▸ **ASSIGNMENT**
Please copy each line in the records below that contains the string "launching".

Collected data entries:
* * * * *
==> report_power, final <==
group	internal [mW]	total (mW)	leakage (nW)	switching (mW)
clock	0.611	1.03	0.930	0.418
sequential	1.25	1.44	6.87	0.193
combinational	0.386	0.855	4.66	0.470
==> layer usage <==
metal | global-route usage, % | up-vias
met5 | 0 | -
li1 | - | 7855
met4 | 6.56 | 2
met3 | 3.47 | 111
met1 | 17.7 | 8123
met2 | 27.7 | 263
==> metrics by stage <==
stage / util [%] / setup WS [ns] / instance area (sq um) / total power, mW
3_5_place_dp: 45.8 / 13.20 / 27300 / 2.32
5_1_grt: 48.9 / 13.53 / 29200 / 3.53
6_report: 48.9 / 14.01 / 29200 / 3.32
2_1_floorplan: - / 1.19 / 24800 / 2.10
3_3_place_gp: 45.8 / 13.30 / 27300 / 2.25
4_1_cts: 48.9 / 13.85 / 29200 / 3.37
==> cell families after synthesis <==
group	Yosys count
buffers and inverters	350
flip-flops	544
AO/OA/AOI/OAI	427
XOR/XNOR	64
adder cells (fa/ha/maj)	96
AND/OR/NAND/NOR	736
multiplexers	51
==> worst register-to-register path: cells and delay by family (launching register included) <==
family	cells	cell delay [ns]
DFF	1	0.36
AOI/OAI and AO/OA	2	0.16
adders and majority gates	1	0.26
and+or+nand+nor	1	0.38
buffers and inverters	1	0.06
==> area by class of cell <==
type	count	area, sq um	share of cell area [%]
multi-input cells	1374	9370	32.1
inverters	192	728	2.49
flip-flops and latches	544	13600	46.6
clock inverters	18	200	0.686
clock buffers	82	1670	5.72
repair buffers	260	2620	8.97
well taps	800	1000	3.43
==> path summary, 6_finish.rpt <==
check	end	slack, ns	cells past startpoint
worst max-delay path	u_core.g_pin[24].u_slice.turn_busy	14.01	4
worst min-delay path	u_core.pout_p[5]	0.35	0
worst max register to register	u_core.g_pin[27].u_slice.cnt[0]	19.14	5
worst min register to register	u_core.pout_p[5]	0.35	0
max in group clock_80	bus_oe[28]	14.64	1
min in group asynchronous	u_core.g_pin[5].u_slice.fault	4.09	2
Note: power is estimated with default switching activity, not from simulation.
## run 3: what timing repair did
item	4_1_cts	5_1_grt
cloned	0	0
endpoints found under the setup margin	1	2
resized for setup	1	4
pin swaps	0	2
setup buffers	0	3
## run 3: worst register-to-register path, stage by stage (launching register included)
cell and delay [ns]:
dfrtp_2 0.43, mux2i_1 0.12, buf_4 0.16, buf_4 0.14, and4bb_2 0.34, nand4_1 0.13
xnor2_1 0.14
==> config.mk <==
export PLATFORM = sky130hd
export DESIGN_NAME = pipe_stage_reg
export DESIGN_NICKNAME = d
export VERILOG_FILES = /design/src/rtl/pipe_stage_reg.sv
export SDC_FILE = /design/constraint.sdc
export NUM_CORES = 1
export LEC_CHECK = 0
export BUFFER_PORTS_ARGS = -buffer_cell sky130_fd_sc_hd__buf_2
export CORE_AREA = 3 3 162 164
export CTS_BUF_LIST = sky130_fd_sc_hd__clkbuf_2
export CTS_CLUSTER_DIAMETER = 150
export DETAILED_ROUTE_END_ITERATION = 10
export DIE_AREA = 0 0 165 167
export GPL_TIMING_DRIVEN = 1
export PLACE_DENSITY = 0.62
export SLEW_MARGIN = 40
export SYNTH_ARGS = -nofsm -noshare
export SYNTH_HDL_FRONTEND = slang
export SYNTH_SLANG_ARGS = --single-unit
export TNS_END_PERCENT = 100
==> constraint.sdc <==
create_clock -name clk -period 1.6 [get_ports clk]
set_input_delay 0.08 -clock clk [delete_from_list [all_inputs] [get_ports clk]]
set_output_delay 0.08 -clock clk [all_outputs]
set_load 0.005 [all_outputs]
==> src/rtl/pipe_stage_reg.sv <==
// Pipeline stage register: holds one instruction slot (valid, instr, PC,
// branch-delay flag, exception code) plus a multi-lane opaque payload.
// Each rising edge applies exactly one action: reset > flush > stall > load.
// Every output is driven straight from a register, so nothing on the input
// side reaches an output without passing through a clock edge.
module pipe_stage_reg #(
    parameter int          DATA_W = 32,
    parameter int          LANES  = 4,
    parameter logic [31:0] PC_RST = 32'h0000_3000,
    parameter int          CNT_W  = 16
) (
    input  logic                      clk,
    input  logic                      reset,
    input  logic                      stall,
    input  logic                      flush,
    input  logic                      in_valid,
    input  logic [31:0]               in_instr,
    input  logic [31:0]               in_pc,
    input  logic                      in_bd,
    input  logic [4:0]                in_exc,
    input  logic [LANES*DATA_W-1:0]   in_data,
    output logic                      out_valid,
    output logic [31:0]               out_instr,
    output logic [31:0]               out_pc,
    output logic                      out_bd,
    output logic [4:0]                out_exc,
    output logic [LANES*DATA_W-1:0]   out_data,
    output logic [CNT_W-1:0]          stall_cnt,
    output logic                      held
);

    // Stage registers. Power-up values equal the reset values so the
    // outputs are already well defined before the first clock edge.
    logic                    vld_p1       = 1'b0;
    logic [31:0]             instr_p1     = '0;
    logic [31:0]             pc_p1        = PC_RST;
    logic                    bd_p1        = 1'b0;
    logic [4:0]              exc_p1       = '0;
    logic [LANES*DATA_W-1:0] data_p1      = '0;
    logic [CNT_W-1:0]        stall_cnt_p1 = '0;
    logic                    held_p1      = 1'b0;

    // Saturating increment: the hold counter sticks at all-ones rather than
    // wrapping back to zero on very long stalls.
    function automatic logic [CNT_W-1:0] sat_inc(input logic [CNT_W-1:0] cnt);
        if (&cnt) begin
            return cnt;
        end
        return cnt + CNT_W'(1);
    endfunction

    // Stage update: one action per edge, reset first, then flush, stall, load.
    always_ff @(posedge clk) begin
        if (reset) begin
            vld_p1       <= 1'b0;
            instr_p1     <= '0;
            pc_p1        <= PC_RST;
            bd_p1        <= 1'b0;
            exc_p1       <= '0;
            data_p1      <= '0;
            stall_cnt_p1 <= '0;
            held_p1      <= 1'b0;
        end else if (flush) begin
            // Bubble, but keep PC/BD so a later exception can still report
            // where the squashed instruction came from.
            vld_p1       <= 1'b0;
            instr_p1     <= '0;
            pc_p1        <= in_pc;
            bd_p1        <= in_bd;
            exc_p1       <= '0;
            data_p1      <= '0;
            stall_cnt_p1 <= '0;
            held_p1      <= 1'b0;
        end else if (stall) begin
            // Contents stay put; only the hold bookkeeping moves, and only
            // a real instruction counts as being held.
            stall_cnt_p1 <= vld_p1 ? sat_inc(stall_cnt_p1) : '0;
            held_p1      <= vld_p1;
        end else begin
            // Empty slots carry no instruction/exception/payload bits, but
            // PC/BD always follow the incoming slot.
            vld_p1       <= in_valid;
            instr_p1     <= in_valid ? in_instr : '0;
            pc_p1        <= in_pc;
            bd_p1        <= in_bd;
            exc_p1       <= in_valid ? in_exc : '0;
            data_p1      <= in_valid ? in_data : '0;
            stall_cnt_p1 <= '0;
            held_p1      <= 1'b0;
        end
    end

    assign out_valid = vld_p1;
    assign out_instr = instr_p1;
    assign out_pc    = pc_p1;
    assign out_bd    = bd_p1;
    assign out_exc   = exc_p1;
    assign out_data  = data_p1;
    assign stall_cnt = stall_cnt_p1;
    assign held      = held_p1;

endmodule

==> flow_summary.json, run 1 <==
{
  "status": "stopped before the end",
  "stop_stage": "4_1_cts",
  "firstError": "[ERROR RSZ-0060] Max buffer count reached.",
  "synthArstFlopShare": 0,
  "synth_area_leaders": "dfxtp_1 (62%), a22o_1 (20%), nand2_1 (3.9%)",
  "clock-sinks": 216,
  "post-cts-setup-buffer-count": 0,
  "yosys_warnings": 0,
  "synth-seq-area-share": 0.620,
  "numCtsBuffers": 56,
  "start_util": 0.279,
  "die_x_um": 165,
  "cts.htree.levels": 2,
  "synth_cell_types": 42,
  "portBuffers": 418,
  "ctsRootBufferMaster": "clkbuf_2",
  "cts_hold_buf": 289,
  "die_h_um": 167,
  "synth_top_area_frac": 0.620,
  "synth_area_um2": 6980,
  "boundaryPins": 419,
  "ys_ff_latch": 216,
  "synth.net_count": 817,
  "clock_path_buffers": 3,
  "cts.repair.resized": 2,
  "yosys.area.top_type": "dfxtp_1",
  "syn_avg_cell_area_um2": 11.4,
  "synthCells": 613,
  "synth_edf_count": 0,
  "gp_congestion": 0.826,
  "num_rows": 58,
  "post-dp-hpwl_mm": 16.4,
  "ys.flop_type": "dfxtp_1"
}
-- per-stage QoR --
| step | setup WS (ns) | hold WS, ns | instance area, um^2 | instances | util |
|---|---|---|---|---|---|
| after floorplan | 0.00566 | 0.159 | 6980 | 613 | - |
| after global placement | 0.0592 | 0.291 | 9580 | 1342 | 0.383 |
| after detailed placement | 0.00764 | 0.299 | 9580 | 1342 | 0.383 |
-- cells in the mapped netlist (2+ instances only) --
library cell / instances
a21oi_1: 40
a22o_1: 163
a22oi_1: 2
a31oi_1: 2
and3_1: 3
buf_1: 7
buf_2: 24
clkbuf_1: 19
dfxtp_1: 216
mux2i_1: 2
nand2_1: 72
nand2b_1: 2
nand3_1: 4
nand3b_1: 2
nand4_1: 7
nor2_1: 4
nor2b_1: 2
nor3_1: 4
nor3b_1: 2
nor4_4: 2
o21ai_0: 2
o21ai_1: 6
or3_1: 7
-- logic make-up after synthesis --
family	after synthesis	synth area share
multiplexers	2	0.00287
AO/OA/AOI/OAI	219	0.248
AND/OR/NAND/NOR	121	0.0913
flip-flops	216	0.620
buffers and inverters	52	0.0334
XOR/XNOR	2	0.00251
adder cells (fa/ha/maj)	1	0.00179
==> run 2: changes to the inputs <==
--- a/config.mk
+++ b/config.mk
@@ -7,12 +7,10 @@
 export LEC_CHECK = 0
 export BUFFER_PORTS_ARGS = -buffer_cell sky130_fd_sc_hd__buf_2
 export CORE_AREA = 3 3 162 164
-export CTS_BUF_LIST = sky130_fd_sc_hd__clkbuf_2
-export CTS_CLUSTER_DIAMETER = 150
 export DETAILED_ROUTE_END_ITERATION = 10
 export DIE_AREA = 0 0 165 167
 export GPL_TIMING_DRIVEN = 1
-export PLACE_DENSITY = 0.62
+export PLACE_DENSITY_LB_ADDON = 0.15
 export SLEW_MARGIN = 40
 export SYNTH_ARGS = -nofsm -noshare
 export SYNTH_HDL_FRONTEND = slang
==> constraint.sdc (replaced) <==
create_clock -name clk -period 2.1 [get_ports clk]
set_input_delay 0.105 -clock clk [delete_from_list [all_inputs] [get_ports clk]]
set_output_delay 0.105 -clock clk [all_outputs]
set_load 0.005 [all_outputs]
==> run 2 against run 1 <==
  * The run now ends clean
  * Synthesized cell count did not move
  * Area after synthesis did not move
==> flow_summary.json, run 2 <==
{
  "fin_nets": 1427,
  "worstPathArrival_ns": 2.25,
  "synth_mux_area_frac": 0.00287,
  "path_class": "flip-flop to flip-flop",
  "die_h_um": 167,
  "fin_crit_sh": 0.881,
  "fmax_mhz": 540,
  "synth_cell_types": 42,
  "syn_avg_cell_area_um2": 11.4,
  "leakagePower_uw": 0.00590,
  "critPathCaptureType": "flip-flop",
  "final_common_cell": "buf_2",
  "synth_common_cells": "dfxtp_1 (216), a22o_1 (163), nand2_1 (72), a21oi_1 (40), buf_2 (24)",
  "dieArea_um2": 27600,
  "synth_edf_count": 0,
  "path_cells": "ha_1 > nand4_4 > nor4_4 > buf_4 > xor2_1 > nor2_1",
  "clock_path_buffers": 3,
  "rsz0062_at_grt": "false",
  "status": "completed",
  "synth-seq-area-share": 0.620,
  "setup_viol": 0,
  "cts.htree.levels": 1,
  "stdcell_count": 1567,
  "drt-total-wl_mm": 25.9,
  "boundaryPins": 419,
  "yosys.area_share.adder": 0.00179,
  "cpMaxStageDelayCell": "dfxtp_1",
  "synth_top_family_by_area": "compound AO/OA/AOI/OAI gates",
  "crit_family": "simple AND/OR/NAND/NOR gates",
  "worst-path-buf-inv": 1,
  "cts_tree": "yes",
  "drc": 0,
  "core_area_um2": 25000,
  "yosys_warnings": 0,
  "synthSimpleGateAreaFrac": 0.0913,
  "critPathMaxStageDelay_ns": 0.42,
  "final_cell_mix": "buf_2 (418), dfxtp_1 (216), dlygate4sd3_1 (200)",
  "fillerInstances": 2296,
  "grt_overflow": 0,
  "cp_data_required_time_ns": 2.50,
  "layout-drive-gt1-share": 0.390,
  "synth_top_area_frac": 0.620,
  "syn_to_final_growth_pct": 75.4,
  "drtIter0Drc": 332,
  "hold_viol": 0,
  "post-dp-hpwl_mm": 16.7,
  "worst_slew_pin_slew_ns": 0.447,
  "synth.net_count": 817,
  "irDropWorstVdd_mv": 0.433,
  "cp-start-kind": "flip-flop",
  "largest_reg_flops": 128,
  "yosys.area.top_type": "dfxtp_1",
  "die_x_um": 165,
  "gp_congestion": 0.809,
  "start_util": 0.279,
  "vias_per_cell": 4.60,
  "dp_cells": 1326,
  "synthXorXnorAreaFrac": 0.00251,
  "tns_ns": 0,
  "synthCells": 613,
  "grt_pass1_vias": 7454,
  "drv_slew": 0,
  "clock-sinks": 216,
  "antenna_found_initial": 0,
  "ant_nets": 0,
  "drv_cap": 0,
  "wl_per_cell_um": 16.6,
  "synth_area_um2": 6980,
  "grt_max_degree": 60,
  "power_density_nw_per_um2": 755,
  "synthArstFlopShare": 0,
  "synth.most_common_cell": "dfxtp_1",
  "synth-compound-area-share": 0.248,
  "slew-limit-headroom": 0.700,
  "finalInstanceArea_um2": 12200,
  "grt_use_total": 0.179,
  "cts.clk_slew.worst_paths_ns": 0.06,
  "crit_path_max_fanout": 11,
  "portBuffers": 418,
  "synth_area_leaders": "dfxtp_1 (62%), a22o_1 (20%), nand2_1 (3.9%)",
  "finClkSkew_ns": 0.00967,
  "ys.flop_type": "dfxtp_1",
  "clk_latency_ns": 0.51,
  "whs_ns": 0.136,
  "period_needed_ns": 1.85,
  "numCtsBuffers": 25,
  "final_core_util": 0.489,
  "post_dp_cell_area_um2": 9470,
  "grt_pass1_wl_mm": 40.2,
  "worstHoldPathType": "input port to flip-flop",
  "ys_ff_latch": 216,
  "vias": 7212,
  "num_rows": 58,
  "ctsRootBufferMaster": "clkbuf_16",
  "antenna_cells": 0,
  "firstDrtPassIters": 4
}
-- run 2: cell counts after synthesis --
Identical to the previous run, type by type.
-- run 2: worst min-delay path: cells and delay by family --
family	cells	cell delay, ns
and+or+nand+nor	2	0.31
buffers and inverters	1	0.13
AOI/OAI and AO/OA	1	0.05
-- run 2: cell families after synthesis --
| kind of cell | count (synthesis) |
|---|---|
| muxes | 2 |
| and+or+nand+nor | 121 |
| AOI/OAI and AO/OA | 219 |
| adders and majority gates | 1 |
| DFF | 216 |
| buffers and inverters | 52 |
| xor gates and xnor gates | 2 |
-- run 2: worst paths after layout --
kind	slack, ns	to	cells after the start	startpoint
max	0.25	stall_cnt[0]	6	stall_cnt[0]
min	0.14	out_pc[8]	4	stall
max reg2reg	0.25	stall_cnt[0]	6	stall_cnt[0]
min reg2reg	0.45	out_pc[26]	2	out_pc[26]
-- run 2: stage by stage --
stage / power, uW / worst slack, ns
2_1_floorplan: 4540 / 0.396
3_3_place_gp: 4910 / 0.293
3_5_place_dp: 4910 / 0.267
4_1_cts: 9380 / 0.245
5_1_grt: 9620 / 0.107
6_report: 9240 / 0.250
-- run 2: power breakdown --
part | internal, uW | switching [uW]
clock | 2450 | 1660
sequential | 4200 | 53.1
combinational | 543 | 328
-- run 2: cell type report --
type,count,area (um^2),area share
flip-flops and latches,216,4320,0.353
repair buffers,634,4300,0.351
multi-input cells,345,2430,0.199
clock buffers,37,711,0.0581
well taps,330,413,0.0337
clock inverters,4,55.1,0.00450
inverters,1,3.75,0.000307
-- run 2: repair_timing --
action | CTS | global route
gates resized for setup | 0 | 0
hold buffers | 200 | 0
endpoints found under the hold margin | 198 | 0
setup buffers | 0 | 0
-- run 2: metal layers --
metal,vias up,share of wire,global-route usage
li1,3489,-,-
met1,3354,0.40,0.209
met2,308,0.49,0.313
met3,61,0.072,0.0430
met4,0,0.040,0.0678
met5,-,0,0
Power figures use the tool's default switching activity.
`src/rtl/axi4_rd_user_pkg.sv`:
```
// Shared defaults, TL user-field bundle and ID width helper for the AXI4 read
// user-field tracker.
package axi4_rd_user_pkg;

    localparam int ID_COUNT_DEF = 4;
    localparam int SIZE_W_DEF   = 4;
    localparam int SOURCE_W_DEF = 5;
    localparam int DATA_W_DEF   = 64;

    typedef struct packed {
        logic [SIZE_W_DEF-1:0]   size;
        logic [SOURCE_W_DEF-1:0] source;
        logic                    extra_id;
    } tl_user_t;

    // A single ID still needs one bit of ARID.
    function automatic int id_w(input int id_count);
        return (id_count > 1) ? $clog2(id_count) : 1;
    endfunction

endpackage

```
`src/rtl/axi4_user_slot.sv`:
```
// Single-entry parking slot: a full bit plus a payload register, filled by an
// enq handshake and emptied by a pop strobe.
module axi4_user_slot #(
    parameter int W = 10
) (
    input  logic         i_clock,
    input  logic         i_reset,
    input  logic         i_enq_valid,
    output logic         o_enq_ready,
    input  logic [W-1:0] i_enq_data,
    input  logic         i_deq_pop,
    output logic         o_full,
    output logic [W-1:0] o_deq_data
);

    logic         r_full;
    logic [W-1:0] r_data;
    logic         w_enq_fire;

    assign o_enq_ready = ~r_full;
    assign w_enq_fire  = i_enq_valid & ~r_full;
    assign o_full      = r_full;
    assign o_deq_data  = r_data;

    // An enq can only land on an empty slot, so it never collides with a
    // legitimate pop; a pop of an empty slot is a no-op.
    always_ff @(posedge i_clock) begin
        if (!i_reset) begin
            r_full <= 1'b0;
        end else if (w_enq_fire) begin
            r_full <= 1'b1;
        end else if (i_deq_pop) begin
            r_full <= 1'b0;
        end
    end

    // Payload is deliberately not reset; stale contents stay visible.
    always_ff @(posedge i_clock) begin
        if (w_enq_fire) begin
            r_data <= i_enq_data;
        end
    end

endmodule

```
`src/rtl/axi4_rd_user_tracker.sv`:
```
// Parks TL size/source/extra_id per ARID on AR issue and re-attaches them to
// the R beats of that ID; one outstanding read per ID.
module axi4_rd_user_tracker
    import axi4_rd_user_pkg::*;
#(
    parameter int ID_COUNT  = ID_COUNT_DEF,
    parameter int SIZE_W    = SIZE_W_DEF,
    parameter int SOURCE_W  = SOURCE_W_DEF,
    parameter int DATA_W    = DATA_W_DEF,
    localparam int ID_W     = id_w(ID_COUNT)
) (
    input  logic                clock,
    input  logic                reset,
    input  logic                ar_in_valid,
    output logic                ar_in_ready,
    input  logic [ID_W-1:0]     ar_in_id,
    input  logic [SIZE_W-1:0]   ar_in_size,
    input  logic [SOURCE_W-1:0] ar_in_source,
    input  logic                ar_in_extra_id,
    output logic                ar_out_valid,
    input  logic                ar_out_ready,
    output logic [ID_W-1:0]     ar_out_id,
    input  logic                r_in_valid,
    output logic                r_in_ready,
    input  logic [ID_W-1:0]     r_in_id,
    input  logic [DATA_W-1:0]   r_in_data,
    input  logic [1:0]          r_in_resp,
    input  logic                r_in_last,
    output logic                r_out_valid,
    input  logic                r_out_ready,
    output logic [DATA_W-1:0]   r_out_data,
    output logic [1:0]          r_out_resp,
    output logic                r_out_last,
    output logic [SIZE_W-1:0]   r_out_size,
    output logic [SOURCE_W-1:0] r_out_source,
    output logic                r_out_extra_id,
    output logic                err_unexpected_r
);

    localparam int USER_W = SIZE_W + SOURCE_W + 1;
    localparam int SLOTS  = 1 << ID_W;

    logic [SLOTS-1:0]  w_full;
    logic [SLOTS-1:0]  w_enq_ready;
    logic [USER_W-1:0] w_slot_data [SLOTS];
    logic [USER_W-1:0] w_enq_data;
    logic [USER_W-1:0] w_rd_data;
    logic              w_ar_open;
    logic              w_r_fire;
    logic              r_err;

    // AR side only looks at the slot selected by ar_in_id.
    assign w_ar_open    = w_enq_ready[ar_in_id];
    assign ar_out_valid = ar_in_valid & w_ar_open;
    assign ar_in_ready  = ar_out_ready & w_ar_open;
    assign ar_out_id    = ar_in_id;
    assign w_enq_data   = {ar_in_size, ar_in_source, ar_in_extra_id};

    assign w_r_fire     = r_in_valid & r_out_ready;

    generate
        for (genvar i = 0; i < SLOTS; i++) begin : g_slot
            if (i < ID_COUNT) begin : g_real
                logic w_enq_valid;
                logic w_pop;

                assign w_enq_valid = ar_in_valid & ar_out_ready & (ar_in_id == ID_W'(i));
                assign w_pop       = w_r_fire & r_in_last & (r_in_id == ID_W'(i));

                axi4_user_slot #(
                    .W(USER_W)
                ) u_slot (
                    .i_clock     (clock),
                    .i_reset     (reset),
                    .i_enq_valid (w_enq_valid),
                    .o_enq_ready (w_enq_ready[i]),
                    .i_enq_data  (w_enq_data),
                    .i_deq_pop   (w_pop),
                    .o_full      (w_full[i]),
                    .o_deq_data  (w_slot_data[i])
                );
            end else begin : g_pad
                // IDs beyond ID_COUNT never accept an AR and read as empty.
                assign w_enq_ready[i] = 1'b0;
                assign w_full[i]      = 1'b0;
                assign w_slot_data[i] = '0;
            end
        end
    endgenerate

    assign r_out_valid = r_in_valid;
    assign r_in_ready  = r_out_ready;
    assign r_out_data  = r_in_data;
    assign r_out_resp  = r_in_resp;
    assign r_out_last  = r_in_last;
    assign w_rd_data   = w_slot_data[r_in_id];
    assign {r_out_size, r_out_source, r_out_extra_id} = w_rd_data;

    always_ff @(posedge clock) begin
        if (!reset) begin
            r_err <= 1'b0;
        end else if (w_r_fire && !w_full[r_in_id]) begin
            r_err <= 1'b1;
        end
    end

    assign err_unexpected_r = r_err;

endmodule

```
* * * * *
▸ **RESULT OF THE TASK**
==> worst register-to-register path: cells and delay by family (launching register included) <==
## run 3: worst register-to-register path, stage by stage (launching register included)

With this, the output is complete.